Note: Its treating apostrophe as separator.

  1. “.*?\.txt$“: Matches any string that ends in”.txt“.
y <- c("Iam writing my output to a .txt file", ".txt", "i have a txt file", ".txtfile", "All .txt's are in a folder", "no file", "100.txt", "5txt files", "I have kept my records in a file that is .txt")
c <- unlist(str_extract_all(y, ".*?\\.txt$"))
c
## [1] ".txt"                                         
## [2] "100.txt"                                      
## [3] "I have kept my records in a file that is .txt"

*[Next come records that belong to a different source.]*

--- src/rtl/uart_rx_pkg.sv ---
// Shared types and constants for the UART receive path.
// Holds the receiver state encoding, the frame data width and the default
// baud counts used by the receiver and its sibling baud-tick/TX blocks.
package uart_rx_pkg;

  localparam int unsigned UART_DATA_BITS = 8;

  // Default baud configuration: 115200 baud from a 125 MHz clock.
  localparam int unsigned DEFAULT_CLKS_PER_BIT = 1085;
  localparam int unsigned DEFAULT_SYNC_STAGES  = 2;

  typedef enum logic [1:0] {
    IDLE,
    START,
    DATA,
    STOP
  } uart_rx_state_t;

endpackage : uart_rx_pkg

--- src/rtl/sync_ff.sv ---
// Generic multi-flop synchronizer for a single asynchronous input.
// Ports:
//   clk_i - sampling clock
//   rst_i - synchronous reset, active-high; loads RST_VAL into every stage
//   d_i   - asynchronous input
//   q_o   - synchronized output (last stage)
module sync_ff #(
  parameter int unsigned STAGES  = 2,
  parameter logic        RST_VAL = 1'b1
) (
  input  logic clk_i,
  input  logic rst_i,
  input  logic d_i,
  output logic q_o
);

  logic [STAGES-1:0] sync_q;

  // Shift chain; stage 0 is the only flop that sees the async input.
  always_ff @(posedge clk_i) begin
    if (rst_i) begin
      sync_q <= {STAGES{RST_VAL}};
    end else begin
      sync_q <= {sync_q[STAGES-2:0], d_i};
    end
  end

  assign q_o = sync_q[STAGES-1];

endmodule : sync_ff
`src/rtl/rgb_byte_assembler.sv`:
```
// Byte-serial R,G,B to 24-bit {B,G,R} pixel assembler with raster tagging.
// Feeds the grayscale converter; valid/ready on both sides.
module rgb_byte_assembler #(
    parameter int unsigned H_PIXELS = 640,
    parameter int unsigned V_LINES  = 480,
    parameter int unsigned XW       = $clog2(H_PIXELS),
    parameter int unsigned YW       = $clog2(V_LINES)
) (
    input  logic        clk,
    input  logic        rst_n,
    input  logic [7:0]  in_data,
    input  logic        in_valid,
    input  logic        in_sof,
    output logic        in_ready,
    output logic [23:0] color,
    output logic        out_valid,
    input  logic        out_ready,
    output logic        out_sol,
    output logic        out_eol,
    output logic        out_eof,
    output logic        sync_err
);

    typedef enum logic [1:0] {
        PH_R = 2'd0,
        PH_G = 2'd1,
        PH_B = 2'd2
    } phase_e;

    localparam logic [XW-1:0] X_LAST = XW'(H_PIXELS - 1);
    localparam logic [YW-1:0] Y_LAST = YW'(V_LINES - 1);

    phase_e        phase_q, phase_d;
    logic [XW-1:0] x_q, x_d;
    logic [YW-1:0] y_q, y_d;
    logic [7:0]    r_hold_q, r_hold_d;
    logic [7:0]    g_hold_q, g_hold_d;
    logic [23:0]   color_q, color_d;
    logic          out_valid_q, out_valid_d;
    logic          sol_q, sol_d;
    logic          eol_q, eol_d;
    logic          eof_q, eof_d;
    logic          sync_err_q, sync_err_d;
    // Short-frame check is suppressed until the first in_sof after reset.
    logic          sof_seen_q, sof_seen_d;
    logic          byte_acc;
    logic          eol_now;

    // B byte may only enter when the output register is free or draining.
    assign in_ready = (phase_q != PH_B) | ~out_valid_q | out_ready;
    assign byte_acc = in_valid & in_ready;
    assign eol_now  = (x_q == X_LAST);

    // Next-state: byte phase, raster counters, holds, output register, resync.
    always_comb begin
        phase_d     = phase_q;
        x_d         = x_q;
        y_d         = y_q;
        r_hold_d    = r_hold_q;
        g_hold_d    = g_hold_q;
        color_d     = color_q;
        out_valid_d = out_valid_q;
        sol_d       = sol_q;
        eol_d       = eol_q;
        eof_d       = eof_q;
        sync_err_d  = sync_err_q;
        sof_seen_d  = sof_seen_q;

        if (out_ready) begin
            out_valid_d = 1'b0;
        end

        if (byte_acc) begin
            if (in_sof) begin
                if (phase_q != PH_R) begin
                    sync_err_d = 1'b1;
                end else if (sof_seen_q && ((x_q != '0) || (y_q != '0))) begin
                    sync_err_d = 1'b1;
                end
                sof_seen_d = 1'b1;
                r_hold_d   = in_data;
                phase_d    = PH_G;
                x_d        = '0;
                y_d        = '0;
            end else begin
                unique case (phase_q)
                    PH_R: begin
                        r_hold_d = in_data;
                        phase_d  = PH_G;
                    end
                    PH_G: begin
                        g_hold_d = in_data;
                        phase_d  = PH_B;
                    end
                    PH_B: begin
                        color_d     = {in_data, g_hold_q, r_hold_q};
                        out_valid_d = 1'b1;
                        sol_d       = (x_q == '0);
                        eol_d       = eol_now;
                        eof_d       = eol_now & (y_q == Y_LAST);
                        phase_d     = PH_R;
                        if (eol_now) begin
                            x_d = '0;
                            y_d = (y_q == Y_LAST) ? '0 : y_q + YW'(1);
                        end else begin
                            x_d = x_q + XW'(1);
                        end
                    end
                    default: phase_d = PH_R;
                endcase
            end
        end
    end

    // State register with asynchronous reset.
    always_ff @(posedge clk or negedge rst_n) begin
        if (!rst_n) begin
            phase_q     <= PH_R;
            x_q         <= '0;
            y_q         <= '0;
            r_hold_q    <= '0;
            g_hold_q    <= '0;
            color_q     <= '0;
            out_valid_q <= 1'b0;
            sol_q       <= 1'b0;
            eol_q       <= 1'b0;
            eof_q       <= 1'b0;
            sync_err_q  <= 1'b0;
            sof_seen_q  <= 1'b0;
        end else begin
            phase_q     <= phase_d;
            x_q         <= x_d;
            y_q         <= y_d;
            r_hold_q    <= r_hold_d;
            g_hold_q    <= g_hold_d;
            color_q     <= color_d;
            out_valid_q <= out_valid_d;
            sol_q       <= sol_d;
            eol_q       <= eol_d;
            eof_q       <= eof_d;
            sync_err_q  <= sync_err_d;
            sof_seen_q  <= sof_seen_d;
        end
    end

    assign color     = color_q;
    assign out_valid = out_valid_q;
    assign out_sol   = sol_q;
    assign out_eol   = eol_q;
    assign out_eof   = eof_q;
    assign sync_err  = sync_err_q;

endmodule

```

d.\d{2}/\d{2}/\d{4}: Matches strings with 2 digits, then “/”, then 2 more digits, then one more “/”, and then 4 digits

p <- c("03/12/2008", "4/09/1979","04/20/59","03/09/2008", "1a/2b/2001", "12202008", "aa/bb/cccc", "02/16/2018", "aaa12/12/2008", "bbbb/03/12/2020cccc")
d <- unlist(str_extract_all(p,"\\d{2}/\\d{2}/\\d{4}"))
d
## [1] "03/12/2008" "03/09/2008" "02/16/2018" "12/12/2008" "03/12/2020"
  1. “<(.+?)>.+?</\1>: Matches the start tag and text following that and then end tag. means reference to the first segment again. This can be used for html.
z <-c("<d> The superbowl was very exciting.</d>.", "<b> I watched <it on </tv/>", "The score was <41> eagles and <32> patriots")
e <- unlist(str_extract_all(z, "<(.+?)>.+?</\\1>"))
e
## [1] "<d> The superbowl was very exciting.</d>"
  1. The following code hides a secret message. Crack it with R and regular expressions. Hint Some of the characters are more revealing than others!
secret_message <- "clcopCow1zmstc0d87wnkig7OvdicpNuggvhryn92Gjuwczi8hqrfpRxs5Aj5dwpn0TanwoUwisdij7Lj8kpf03AT5Idr3coc0bt7yczjatOaootj55t3Nj3ne6c4Sfek.r1w1YwwojigOd6vrfUrbz2.2bkAnbhzgv4R9i05zEcrop.wAgnb.SqoU65fPa1otfb7wEm24k6t3sR9zqe5fy89n6Nd5t9kc4fE905gmc4Rgxo5nhDk!gr"
f <- unlist(str_extract_all(secret_message,"[A-Z]"))
f
##  [1] "C" "O" "N" "G" "R" "A" "T" "U" "L" "A" "T" "I" "O" "N" "S" "Y" "O"
## [18] "U" "A" "R" "E" "A" "S" "U" "P" "E" "R" "N" "E" "R" "D"

The secret message is “CONGRATULATIONS YOU ARE A SUPER NERD.”